> Problem: Once the line with "output wire logic [$bits(req_bus_i.ready)-1:0]" is found in the entries below, print it and each following line exactly, stopping after the line with "input wire logic [$bits(rsp_bus_i.ready)-1:0]"; print nothing else.

(Beginning of Material shown)

===== src/rtl/mflq_pkg.sv =====
// ----------------------------------------------------------------------------
// mflq_pkg
// Shared types and constants of the multi-FIFO lossy queue unit.
// ----------------------------------------------------------------------------
`default_nettype none

package mflq_pkg;

   localparam int OP_WIDTH    = 2;
   localparam int INDEX_WIDTH = 2;
   localparam int WORD_WIDTH  = 32;
   localparam int STAT_WIDTH  = 2;
   localparam int OCC_WIDTH   = 4;
   localparam int LOST_WIDTH  = 32;

   typedef enum logic [OP_WIDTH-1:0] {
      OP_READ  = 2'd0,
      OP_WRITE = 2'd1,
      OP_INIT  = 2'd2
   } op_type;

   typedef enum logic [STAT_WIDTH-1:0] {
      ST_OK    = 2'd0,
      ST_EMPTY = 2'd1,
      ST_LOST  = 2'd2
   } status_type;

   typedef enum logic {
      S_IDLE = 1'b0,
      S_EXEC = 1'b1
   } state_type;

   typedef struct packed {
      logic load;
      logic commit;
   } ctrl_cmd_type;

   typedef struct packed {
      logic out_busy;
   } ctrl_status_type;

endpackage

`default_nettype wire


===== src/rtl/mflq_if.sv =====
// ----------------------------------------------------------------------------
// mflq_if
// Request and response channels: valid/ready handshake with payload.
// ----------------------------------------------------------------------------
`default_nettype none

interface mflq_req_if
   import mflq_pkg::*;
   ();
   logic                   valid;
   logic                   ready;
   logic [OP_WIDTH-1:0]    op;
   logic [INDEX_WIDTH-1:0] fifo_index;
   logic [WORD_WIDTH-1:0]  write_data;

   modport source (output valid, output op, output fifo_index, output write_data,
                   input ready);
   modport sink   (input valid, input op, input fifo_index, input write_data,
                   output ready);
endinterface

interface mflq_rsp_if
   import mflq_pkg::*;
   ();
   logic                  valid;
   logic                  ready;
   logic [WORD_WIDTH-1:0] read_data;
   logic [STAT_WIDTH-1:0] status;
   logic [OCC_WIDTH-1:0]  occupancy;
   logic [LOST_WIDTH-1:0] lost_total;

   modport source (output valid, output read_data, output status, output occupancy,
                   output lost_total, input ready);
   modport sink   (input valid, input read_data, input status, input occupancy,
                   input lost_total, output ready);
endinterface

`default_nettype wire


===== src/rtl/mflq_ctrl.sv =====
// ----------------------------------------------------------------------------
// mflq_ctrl
// Controller: accepts one request, then commits it once the output is free.
// ----------------------------------------------------------------------------
`default_nettype none

module mflq_ctrl
   import mflq_pkg::*;
(
   input  wire logic            clock,
   input  wire logic            reset,
   input  wire logic            req_valid,
   output      logic            req_ready,
   input  wire ctrl_status_type stat,
   output      ctrl_cmd_type    cmd
);

   state_type state_ff;
   state_type state_in;

   always_ff @(posedge clock) begin
      if (reset) begin
         state_ff <= S_IDLE;
      end else begin
         state_ff <= state_in;
      end
   end

   always_comb begin
      state_in = state_ff;
      unique case (state_ff)
         S_IDLE: begin
            if (req_valid) state_in = S_EXEC;
         end
         S_EXEC: begin
            if (!stat.out_busy) state_in = S_IDLE;
         end
         default: state_in = S_IDLE;
      endcase
   end

   always_comb begin
      req_ready  = 1'b0;
      cmd.load   = 1'b0;
      cmd.commit = 1'b0;
      unique case (state_ff)
         S_IDLE: begin
            req_ready = !reset;
            cmd.load  = req_valid && !reset;
         end
         S_EXEC: begin
            cmd.commit = !stat.out_busy;
         end
         default: ;
      endcase
   end

endmodule

`default_nettype wire


===== src/rtl/mflq_dp.sv =====
// ----------------------------------------------------------------------------
// mflq_dp
// Datapath: per-queue pointers and counters, entry store, output register.
// ----------------------------------------------------------------------------
`default_nettype none

module mflq_dp
   import mflq_pkg::*;
#(
   parameter int DEPTH      = 16,
   parameter int NUM_QUEUES = 4,
   parameter int DATA_WIDTH = 32
) (
   input  wire logic                   clock,
   input  wire logic                   reset,
   input  wire ctrl_cmd_type           cmd,
   output      ctrl_status_type        stat,
   input  wire logic [OP_WIDTH-1:0]    req_op,
   input  wire logic [INDEX_WIDTH-1:0] req_fifo_index,
   input  wire logic [WORD_WIDTH-1:0]  req_write_data,
   output      logic                   rsp_valid,
   input  wire logic                   rsp_ready,
   output      logic [WORD_WIDTH-1:0]  rsp_read_data,
   output      logic [STAT_WIDTH-1:0]  rsp_status,
   output      logic [OCC_WIDTH-1:0]   rsp_occupancy,
   output      logic [LOST_WIDTH-1:0]  rsp_lost_total
);

   localparam int PW      = $clog2(DEPTH);
   localparam int QW      = (NUM_QUEUES > 1) ? $clog2(NUM_QUEUES) : 1;
   localparam int ENTRIES = NUM_QUEUES * DEPTH;
   localparam int AW      = $clog2(ENTRIES);

   localparam logic [PW-1:0] LAST_SLOT = PW'(DEPTH - 1);

   // per-queue state
   logic [PW-1:0]         head_ff [NUM_QUEUES];
   logic [PW-1:0]         tail_ff [NUM_QUEUES];
   logic [PW-1:0]         count_ff[NUM_QUEUES];
   logic [LOST_WIDTH-1:0] lost_ff [NUM_QUEUES];

   logic [DATA_WIDTH-1:0] store_mem[ENTRIES];

   // request capture
   logic [OP_WIDTH-1:0]   op_ff;
   logic [QW-1:0]         q_ff;
   logic                  in_range_ff;
   logic [DATA_WIDTH-1:0] data_ff;
   logic [DATA_WIDTH-1:0] rdata_ff;

   // output register
   logic                  rsp_valid_ff;
   logic [WORD_WIDTH-1:0] read_data_ff;
   status_type            status_ff;
   logic [OCC_WIDTH-1:0]  occ_ff;
   logic [LOST_WIDTH-1:0] lost_total_ff;

   logic                  req_in_range;
   logic [QW-1:0]         req_q;
   logic [AW-1:0]         raddr;
   logic [AW-1:0]         waddr;

   logic [PW-1:0]         head_cur;
   logic [PW-1:0]         tail_cur;
   logic [PW-1:0]         count_cur;
   logic [LOST_WIDTH-1:0] lost_cur;
   logic [PW-1:0]         head_in;
   logic [PW-1:0]         tail_in;
   logic [PW-1:0]         count_in;
   logic [LOST_WIDTH-1:0] lost_in;
   logic [DATA_WIDTH-1:0] rd_value;
   status_type            status_in;
   logic                  mem_we;
   logic                  update;

   assign req_in_range = 32'(req_fifo_index) < 32'(NUM_QUEUES);
   assign req_q        = req_in_range ? QW'(req_fifo_index) : '0;
   assign raddr        = AW'(32'(req_q) * DEPTH + 32'(head_ff[req_q]));

   always_ff @(posedge clock) begin
      if (cmd.load) begin
         op_ff       <= req_op;
         q_ff        <= req_q;
         in_range_ff <= req_in_range;
         data_ff     <= DATA_WIDTH'(req_write_data);
         rdata_ff    <= store_mem[raddr];
      end
      if (mem_we) begin
         store_mem[waddr] <= data_ff;
      end
   end

   assign head_cur  = head_ff[q_ff];
   assign tail_cur  = tail_ff[q_ff];
   assign count_cur = count_ff[q_ff];
   assign lost_cur  = lost_ff[q_ff];
   assign waddr     = AW'(32'(q_ff) * DEPTH + 32'(tail_cur));
   assign update    = cmd.commit && in_range_ff;

   always_comb begin
      head_in   = head_cur;
      tail_in   = tail_cur;
      count_in  = count_cur;
      lost_in   = lost_cur;
      rd_value  = '0;
      status_in = ST_OK;
      mem_we    = 1'b0;
      unique case (op_ff)
         OP_READ: begin
            if (count_cur == '0) begin
               status_in = ST_EMPTY;
            end else begin
               rd_value = rdata_ff;
               head_in  = (head_cur == LAST_SLOT) ? '0 : head_cur + 1'b1;
               count_in = count_cur - 1'b1;
            end
         end
         OP_WRITE: begin
            mem_we = update;
            if (count_cur == LAST_SLOT) begin
               lost_in   = lost_cur + 1'b1;
               status_in = ST_LOST;
            end else begin
               tail_in  = (tail_cur == LAST_SLOT) ? '0 : tail_cur + 1'b1;
               count_in = count_cur + 1'b1;
            end
         end
         OP_INIT: begin
            head_in  = '0;
            tail_in  = '0;
            count_in = '0;
            lost_in  = '0;
         end
         default: ;
      endcase
   end

   always_ff @(posedge clock) begin
      for (int i = 0; i < NUM_QUEUES; i++) begin
         if (reset) begin
            head_ff[i]  <= '0;
            tail_ff[i]  <= '0;
            count_ff[i] <= '0;
            lost_ff[i]  <= '0;
         end else if (update && (QW'(i) == q_ff)) begin
            head_ff[i]  <= head_in;
            tail_ff[i]  <= tail_in;
            count_ff[i] <= count_in;
            lost_ff[i]  <= lost_in;
         end
      end
   end

   always_ff @(posedge clock) begin
      if (reset) begin
         rsp_valid_ff <= 1'b0;
      end else if (cmd.commit) begin
         rsp_valid_ff <= 1'b1;
      end else if (rsp_ready) begin
         rsp_valid_ff <= 1'b0;
      end
   end

   always_ff @(posedge clock) begin
      if (cmd.commit) begin
         if (in_range_ff) begin
            read_data_ff  <= WORD_WIDTH'(rd_value);
            status_ff     <= status_in;
            occ_ff        <= OCC_WIDTH'(count_in);
            lost_total_ff <= lost_in;
         end else begin
            read_data_ff  <= '0;
            status_ff     <= ST_OK;
            occ_ff        <= '0;
            lost_total_ff <= '0;
         end
      end
   end

   assign stat.out_busy  = rsp_valid_ff && !rsp_ready;
   assign rsp_valid      = rsp_valid_ff;
   assign rsp_read_data  = read_data_ff;
   assign rsp_status     = status_ff;
   assign rsp_occupancy  = occ_ff;
   assign rsp_lost_total = lost_total_ff;

   a_commit_free: assert property (@(posedge clock) disable iff (reset)
      cmd.commit |-> !(rsp_valid_ff && !rsp_ready))
      else $error("commit while output register held");

   a_count_bound: assert property (@(posedge clock) disable iff (reset)
      update |-> (count_cur <= LAST_SLOT))
      else $error("queue count above capacity");

   a_lost_status: assert property (@(posedge clock) disable iff (reset)
      (update && op_ff == OP_WRITE && count_cur == LAST_SLOT)
      |=> (rsp_valid_ff && status_ff == ST_LOST))
      else $error("overwrite not reported as lost");

   a_empty_zero: assert property (@(posedge clock) disable iff (reset)
      (rsp_valid_ff && status_ff == ST_EMPTY) |-> (read_data_ff == '0))
      else $error("empty read returned data");

endmodule

`default_nettype wire


===== src/rtl/multi_fifo_lossy_queue_unit.sv =====
// ----------------------------------------------------------------------------
// multi_fifo_lossy_queue_unit
// Several ring-buffer FIFOs with lossy overwrite on full and non-blocking read.
// ----------------------------------------------------------------------------
// A request is captured in the request registers on transfer; its result is written
// to the output register once that is free. The queue state is updated from the
//   registered store read of the accept cycle before a new request is accepted.
// A request is taken while the previous result still waits in the output register.
// Reset clears pointers, counts, lost counters and the controller; the entry
//   store is not cleared and is not needed to be, no clearing pass.
`default_nettype none

module multi_fifo_lossy_queue_unit
   import mflq_pkg::*;
#(
   parameter int DEPTH      = 16,
   parameter int NUM_QUEUES = 4,
   parameter int DATA_WIDTH = 32
) (
   input wire logic    clock,
   input wire logic    reset,
   mflq_req_if.sink    req_bus,
   mflq_rsp_if.source  rsp_bus
);

   ctrl_cmd_type    cmd;
   ctrl_status_type stat;
   logic            ready;

   mflq_ctrl u_ctrl (
      .clock     (clock),
      .reset     (reset),
      .req_valid (req_bus.valid),
      .req_ready (ready),
      .stat      (stat),
      .cmd       (cmd)
   );

   mflq_dp #(
      .DEPTH      (DEPTH),
      .NUM_QUEUES (NUM_QUEUES),
      .DATA_WIDTH (DATA_WIDTH)
   ) u_dp (
      .clock          (clock),
      .reset          (reset),
      .cmd            (cmd),
      .stat           (stat),
      .req_op         (req_bus.op),
      .req_fifo_index (req_bus.fifo_index),
      .req_write_data (req_bus.write_data),
      .rsp_valid      (rsp_bus.valid),
      .rsp_ready      (rsp_bus.ready),
      .rsp_read_data  (rsp_bus.read_data),
      .rsp_status     (rsp_bus.status),
      .rsp_occupancy  (rsp_bus.occupancy),
      .rsp_lost_total (rsp_bus.lost_total)
   );

   assign req_bus.ready = ready;

endmodule

`default_nettype wire


===== src/flat_wrapper.sv =====
// flat-port wrapper written by rule: the top's interface ports become plain ports
module multi_fifo_lossy_queue_unit_flat import mflq_pkg::*;
#(
   parameter int DEPTH      = 16,
   parameter int NUM_QUEUES = 4,
   parameter int DATA_WIDTH = 32
)
  (clock, reset, req_bus_valid, req_bus_op, req_bus_fifo_index, req_bus_write_data, req_bus_ready, rsp_bus_valid, rsp_bus_read_data, rsp_bus_status, rsp_bus_occupancy, rsp_bus_lost_total, rsp_bus_ready);
  mflq_req_if req_bus_i ();
  mflq_rsp_if rsp_bus_i ();
  input wire logic clock;
  input wire logic reset;
  input wire logic [$bits(req_bus_i.valid)-1:0] req_bus_valid;
  input wire logic [$bits(req_bus_i.op)-1:0] req_bus_op;
  input wire logic [$bits(req_bus_i.fifo_index)-1:0] req_bus_fifo_index;
  input wire logic [$bits(req_bus_i.write_data)-1:0] req_bus_write_data;
  output wire logic [$bits(req_bus_i.ready)-1:0] req_bus_ready;
  output wire logic [$bits(rsp_bus_i.valid)-1:0] rsp_bus_valid;
  output wire logic [$bits(rsp_bus_i.read_data)-1:0] rsp_bus_read_data;
  output wire logic [$bits(rsp_bus_i.status)-1:0] rsp_bus_status;
  output wire logic [$bits(rsp_bus_i.occupancy)-1:0] rsp_bus_occupancy;
  output wire logic [$bits(rsp_bus_i.lost_total)-1:0] rsp_bus_lost_total;
  input wire logic [$bits(rsp_bus_i.ready)-1:0] rsp_bus_ready;
  assign req_bus_i.valid = req_bus_valid;
  assign req_bus_i.op = req_bus_op;
  assign req_bus_i.fifo_index = req_bus_fifo_index;
  assign req_bus_i.write_data = req_bus_write_data;
  assign req_bus_ready = req_bus_i.ready;
  assign rsp_bus_valid = rsp_bus_i.valid;
  assign rsp_bus_read_data = rsp_bus_i.read_data;
  assign rsp_bus_status = rsp_bus_i.status;
  assign rsp_bus_occupancy = rsp_bus_i.occupancy;
  assign rsp_bus_lost_total = rsp_bus_i.lost_total;
  assign rsp_bus_i.ready = rsp_bus_ready;
  multi_fifo_lossy_queue_unit #(.DEPTH(DEPTH), .NUM_QUEUES(NUM_QUEUES), .DATA_WIDTH(DATA_WIDTH)) u_core (.clock(clock), .reset(reset), .req_bus(req_bus_i), .rsp_bus(rsp_bus_i));
endmodule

(End of Material shown)

> Task response:
  output wire logic [$bits(req_bus_i.ready)-1:0] req_bus_ready;
  output wire logic [$bits(rsp_bus_i.valid)-1:0] rsp_bus_valid;
  output wire logic [$bits(rsp_bus_i.read_data)-1:0] rsp_bus_read_data;
  output wire logic [$bits(rsp_bus_i.status)-1:0] rsp_bus_status;
  output wire logic [$bits(rsp_bus_i.occupancy)-1:0] rsp_bus_occupancy;
  output wire logic [$bits(rsp_bus_i.lost_total)-1:0] rsp_bus_lost_total;
  input wire logic [$bits(rsp_bus_i.ready)-1:0] rsp_bus_ready;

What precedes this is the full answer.